What you need to do => Return each line in the records below that includes "peripherals".

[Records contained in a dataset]
/---
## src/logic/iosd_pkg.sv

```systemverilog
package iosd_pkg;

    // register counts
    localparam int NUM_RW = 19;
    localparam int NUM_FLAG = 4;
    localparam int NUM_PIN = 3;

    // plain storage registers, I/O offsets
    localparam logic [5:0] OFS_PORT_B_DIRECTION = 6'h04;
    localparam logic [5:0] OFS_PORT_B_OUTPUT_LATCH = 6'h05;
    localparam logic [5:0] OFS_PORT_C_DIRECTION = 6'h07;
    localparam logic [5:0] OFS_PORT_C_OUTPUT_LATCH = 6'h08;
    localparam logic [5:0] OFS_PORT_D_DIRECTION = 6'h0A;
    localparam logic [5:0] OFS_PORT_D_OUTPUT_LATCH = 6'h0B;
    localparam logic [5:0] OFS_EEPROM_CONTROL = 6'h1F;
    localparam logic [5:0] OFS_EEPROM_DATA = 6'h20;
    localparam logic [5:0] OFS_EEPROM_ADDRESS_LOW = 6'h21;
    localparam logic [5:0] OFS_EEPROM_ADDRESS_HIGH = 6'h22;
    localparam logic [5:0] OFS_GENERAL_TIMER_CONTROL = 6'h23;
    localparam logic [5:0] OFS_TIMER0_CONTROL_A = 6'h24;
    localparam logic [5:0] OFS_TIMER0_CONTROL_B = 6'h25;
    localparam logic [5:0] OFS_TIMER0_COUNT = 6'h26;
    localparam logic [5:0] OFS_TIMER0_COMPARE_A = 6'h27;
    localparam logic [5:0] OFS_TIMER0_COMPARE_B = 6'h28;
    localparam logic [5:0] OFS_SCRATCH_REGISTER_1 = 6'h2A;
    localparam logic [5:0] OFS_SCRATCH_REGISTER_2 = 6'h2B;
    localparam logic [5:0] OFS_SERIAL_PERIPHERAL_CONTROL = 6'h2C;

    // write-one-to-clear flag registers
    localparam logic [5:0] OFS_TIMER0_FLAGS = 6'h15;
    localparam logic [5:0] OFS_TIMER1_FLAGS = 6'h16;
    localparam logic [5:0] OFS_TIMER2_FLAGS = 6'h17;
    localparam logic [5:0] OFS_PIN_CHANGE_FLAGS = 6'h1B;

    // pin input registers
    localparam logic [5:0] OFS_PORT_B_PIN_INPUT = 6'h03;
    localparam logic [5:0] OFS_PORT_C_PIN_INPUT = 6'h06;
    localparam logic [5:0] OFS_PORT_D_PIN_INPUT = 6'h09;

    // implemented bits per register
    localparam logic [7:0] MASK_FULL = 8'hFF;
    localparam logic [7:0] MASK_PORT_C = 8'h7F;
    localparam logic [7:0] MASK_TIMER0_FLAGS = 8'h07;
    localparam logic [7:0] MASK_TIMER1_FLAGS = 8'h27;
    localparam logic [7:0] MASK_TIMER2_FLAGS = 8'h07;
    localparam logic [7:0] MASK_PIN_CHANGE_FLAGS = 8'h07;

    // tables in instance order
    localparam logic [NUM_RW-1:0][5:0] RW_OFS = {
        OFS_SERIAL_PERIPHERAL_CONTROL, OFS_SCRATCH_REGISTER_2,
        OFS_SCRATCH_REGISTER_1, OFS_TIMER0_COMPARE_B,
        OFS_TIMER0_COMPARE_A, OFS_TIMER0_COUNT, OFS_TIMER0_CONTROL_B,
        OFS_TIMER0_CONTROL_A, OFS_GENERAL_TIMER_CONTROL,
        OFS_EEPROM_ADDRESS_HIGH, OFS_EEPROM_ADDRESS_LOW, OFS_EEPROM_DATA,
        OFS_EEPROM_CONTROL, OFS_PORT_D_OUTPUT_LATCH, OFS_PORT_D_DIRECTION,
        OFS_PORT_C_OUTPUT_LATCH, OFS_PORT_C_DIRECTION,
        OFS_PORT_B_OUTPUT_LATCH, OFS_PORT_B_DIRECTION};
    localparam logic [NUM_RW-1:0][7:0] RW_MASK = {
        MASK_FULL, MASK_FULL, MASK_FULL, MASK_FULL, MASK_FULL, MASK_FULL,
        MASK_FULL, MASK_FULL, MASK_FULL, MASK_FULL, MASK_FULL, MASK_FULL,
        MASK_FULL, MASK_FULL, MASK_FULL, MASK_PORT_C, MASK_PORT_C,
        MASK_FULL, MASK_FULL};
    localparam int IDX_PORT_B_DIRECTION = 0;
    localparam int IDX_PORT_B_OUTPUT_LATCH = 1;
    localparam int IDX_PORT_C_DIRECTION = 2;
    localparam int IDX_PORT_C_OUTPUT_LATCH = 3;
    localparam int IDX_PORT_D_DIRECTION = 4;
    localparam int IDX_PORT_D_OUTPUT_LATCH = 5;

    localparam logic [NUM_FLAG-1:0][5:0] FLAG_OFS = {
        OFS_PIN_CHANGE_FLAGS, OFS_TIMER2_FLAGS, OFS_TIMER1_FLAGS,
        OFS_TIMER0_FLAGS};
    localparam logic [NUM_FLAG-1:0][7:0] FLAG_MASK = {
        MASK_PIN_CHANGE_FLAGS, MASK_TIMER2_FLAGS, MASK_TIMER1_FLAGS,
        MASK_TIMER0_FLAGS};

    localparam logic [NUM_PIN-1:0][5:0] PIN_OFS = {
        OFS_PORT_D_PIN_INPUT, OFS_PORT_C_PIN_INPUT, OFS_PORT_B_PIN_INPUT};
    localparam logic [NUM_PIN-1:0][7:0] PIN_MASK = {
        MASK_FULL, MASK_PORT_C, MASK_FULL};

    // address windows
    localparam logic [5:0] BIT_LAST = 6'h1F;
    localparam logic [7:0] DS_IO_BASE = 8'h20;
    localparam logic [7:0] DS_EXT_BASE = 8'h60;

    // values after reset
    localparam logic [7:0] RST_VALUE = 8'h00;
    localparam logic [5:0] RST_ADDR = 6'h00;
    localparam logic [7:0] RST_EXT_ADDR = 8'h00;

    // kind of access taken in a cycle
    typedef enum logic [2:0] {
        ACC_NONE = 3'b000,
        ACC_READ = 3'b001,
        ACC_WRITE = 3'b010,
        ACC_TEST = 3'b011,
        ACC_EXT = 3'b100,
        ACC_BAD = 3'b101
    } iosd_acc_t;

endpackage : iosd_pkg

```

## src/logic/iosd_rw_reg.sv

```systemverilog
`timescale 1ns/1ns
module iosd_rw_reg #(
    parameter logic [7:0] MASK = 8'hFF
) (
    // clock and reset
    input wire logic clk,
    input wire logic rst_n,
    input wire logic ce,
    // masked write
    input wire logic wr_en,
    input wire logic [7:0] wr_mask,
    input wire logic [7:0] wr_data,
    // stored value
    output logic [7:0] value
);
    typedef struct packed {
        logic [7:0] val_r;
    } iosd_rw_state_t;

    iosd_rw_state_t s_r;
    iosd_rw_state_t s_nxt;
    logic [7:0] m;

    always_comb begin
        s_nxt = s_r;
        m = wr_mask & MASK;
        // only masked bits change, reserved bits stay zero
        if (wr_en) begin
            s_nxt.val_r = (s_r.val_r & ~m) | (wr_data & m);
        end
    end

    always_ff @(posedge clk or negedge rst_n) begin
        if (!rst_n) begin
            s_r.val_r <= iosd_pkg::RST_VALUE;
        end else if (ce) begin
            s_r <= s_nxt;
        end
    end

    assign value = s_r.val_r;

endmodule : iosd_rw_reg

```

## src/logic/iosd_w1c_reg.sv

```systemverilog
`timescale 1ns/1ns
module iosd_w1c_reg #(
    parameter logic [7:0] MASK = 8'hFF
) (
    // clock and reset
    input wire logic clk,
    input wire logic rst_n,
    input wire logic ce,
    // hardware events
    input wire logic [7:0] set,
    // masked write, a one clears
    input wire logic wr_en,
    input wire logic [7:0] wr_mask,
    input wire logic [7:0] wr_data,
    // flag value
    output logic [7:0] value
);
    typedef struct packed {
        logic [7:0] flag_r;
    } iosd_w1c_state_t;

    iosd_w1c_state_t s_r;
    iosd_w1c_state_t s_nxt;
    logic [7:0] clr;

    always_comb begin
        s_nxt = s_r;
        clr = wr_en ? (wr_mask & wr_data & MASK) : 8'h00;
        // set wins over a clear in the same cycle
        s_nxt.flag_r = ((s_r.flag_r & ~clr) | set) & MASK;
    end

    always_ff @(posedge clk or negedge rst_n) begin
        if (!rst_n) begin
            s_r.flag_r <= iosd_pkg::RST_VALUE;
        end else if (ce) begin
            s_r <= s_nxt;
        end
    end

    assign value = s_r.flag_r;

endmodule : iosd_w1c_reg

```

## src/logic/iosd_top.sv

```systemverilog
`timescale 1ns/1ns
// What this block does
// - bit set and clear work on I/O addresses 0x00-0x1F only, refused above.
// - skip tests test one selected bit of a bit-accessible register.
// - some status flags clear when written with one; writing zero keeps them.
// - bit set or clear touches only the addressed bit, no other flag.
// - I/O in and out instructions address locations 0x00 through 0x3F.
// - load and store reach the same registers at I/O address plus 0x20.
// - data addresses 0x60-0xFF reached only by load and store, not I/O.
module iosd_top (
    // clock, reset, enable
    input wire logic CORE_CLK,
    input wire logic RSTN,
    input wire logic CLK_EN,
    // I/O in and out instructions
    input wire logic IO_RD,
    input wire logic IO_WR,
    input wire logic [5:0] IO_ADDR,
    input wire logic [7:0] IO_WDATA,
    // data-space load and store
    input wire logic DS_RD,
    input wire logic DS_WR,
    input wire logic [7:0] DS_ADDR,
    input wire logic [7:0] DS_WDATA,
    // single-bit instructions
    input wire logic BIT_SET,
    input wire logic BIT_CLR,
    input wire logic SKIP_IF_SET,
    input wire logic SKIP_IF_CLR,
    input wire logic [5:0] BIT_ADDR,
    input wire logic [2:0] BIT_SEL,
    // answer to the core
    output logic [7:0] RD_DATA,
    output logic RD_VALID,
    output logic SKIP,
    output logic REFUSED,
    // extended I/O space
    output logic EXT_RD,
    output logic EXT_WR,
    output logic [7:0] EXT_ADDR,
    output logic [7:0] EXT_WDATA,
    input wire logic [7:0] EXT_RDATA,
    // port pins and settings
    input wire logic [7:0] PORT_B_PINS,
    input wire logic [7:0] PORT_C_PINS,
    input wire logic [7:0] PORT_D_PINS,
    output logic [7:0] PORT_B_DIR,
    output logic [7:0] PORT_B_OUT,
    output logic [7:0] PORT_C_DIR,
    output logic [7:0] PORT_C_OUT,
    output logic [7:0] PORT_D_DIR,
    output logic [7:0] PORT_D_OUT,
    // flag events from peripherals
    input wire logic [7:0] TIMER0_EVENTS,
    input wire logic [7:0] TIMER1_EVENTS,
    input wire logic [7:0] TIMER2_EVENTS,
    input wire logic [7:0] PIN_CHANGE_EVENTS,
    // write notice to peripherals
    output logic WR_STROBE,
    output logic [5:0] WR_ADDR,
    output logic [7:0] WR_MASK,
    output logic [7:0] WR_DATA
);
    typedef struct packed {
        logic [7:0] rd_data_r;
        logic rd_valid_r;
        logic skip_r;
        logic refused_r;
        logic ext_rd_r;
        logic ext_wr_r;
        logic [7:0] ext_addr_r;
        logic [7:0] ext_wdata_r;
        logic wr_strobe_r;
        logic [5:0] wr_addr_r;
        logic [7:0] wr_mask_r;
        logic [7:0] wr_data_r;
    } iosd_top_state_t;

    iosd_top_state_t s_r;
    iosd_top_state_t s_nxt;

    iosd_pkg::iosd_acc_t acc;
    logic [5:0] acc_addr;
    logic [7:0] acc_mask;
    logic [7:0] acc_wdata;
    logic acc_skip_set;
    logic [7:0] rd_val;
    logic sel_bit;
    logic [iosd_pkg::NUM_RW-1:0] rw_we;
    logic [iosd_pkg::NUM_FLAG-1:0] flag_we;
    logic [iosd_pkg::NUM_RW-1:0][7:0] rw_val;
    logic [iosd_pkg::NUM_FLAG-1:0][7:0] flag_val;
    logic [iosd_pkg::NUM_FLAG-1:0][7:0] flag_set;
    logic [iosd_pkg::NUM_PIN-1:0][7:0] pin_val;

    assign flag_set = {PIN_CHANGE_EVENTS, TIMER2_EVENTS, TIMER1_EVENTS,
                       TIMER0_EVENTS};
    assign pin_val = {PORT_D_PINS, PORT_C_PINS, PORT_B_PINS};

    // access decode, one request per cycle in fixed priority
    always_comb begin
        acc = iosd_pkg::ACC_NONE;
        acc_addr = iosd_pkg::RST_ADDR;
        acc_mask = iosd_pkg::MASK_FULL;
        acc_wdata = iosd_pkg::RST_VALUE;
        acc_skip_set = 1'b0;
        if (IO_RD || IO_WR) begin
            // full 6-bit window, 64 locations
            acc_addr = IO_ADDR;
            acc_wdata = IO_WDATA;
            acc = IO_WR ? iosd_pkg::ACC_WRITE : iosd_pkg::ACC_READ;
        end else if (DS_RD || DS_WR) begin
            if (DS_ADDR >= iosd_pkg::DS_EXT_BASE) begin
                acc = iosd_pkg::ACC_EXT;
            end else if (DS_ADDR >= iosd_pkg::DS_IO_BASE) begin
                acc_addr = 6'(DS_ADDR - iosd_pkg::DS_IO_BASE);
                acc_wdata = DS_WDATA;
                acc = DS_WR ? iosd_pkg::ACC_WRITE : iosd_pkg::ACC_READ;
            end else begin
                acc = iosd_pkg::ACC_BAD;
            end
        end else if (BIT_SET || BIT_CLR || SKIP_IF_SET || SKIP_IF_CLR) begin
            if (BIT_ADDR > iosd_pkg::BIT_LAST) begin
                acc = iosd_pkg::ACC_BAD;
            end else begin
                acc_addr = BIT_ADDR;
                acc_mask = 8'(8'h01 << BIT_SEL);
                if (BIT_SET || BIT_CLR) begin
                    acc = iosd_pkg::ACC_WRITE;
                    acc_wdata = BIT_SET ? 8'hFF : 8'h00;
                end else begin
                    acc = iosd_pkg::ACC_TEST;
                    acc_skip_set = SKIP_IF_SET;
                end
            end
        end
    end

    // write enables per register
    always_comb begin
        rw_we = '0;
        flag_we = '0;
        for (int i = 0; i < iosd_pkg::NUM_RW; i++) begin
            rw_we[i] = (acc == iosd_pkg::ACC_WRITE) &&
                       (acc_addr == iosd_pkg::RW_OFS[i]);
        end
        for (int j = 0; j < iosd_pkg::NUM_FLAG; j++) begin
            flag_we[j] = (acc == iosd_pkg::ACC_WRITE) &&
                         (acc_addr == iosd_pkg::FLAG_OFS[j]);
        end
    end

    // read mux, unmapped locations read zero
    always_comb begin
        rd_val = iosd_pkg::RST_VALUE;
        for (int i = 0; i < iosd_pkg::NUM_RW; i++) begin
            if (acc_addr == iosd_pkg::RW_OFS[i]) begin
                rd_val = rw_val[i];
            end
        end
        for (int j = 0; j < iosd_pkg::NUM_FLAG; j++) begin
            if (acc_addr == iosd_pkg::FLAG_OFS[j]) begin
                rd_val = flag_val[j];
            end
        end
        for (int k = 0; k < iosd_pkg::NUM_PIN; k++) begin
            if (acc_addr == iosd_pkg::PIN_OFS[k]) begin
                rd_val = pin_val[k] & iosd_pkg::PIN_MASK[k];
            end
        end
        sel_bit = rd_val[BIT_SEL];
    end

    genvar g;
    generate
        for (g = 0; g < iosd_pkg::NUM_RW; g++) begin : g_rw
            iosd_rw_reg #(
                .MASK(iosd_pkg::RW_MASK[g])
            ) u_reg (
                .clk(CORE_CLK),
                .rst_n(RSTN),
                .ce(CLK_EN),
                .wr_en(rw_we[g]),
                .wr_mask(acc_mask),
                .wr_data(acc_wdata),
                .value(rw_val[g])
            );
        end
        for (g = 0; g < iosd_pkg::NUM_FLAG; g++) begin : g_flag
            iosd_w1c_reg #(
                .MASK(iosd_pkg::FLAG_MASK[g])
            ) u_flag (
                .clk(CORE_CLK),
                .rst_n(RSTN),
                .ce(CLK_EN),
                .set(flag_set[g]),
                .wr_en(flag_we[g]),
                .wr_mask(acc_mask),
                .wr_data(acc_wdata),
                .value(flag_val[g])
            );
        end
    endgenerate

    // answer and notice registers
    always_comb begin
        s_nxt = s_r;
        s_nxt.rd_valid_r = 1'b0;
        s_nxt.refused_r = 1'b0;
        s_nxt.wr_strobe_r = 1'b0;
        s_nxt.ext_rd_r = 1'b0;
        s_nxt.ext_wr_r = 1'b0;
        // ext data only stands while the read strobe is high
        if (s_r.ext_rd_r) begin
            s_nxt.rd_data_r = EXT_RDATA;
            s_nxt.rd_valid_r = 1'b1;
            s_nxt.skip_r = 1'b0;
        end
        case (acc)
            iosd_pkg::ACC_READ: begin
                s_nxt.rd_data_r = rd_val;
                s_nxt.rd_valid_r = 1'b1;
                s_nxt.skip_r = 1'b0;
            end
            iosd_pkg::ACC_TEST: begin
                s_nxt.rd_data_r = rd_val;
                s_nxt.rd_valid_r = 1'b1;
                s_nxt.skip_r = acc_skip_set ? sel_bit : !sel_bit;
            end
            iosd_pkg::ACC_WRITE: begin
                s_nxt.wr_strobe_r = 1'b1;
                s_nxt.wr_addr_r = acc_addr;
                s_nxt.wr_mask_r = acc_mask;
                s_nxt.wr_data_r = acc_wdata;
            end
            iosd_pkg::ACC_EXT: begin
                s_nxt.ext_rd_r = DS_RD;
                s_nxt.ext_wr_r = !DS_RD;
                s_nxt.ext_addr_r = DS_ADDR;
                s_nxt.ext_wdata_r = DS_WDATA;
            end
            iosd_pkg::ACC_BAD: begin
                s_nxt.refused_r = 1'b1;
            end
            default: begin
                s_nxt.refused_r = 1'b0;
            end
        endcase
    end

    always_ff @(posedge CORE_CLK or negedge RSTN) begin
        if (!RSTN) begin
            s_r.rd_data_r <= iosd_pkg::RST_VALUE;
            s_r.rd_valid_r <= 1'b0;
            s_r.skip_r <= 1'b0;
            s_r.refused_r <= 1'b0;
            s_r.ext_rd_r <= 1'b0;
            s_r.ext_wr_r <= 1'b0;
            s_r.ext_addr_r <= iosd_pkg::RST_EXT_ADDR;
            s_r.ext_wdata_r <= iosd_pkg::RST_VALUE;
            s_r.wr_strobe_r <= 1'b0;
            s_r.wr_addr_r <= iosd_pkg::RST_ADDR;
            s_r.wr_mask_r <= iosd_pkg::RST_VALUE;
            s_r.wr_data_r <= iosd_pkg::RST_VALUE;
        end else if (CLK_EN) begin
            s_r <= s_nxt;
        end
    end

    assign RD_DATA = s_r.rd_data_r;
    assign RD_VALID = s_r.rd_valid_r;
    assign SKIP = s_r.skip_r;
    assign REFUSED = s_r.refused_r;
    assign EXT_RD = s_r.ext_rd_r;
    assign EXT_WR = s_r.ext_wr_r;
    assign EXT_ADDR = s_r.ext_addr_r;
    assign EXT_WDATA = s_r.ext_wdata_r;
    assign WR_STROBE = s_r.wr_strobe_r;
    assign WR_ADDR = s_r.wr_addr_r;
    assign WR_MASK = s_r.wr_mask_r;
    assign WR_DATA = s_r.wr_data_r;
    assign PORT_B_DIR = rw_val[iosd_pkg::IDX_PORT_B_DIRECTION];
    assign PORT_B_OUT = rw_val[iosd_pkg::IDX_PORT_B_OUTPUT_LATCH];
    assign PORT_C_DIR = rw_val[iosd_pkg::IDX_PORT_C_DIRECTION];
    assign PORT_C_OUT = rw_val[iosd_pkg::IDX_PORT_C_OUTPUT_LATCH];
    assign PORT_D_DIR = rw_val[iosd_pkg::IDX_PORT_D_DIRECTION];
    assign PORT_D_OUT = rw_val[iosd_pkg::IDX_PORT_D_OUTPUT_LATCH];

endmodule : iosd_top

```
\---
Answer section =>
    // flag events from peripherals
    // write notice to peripherals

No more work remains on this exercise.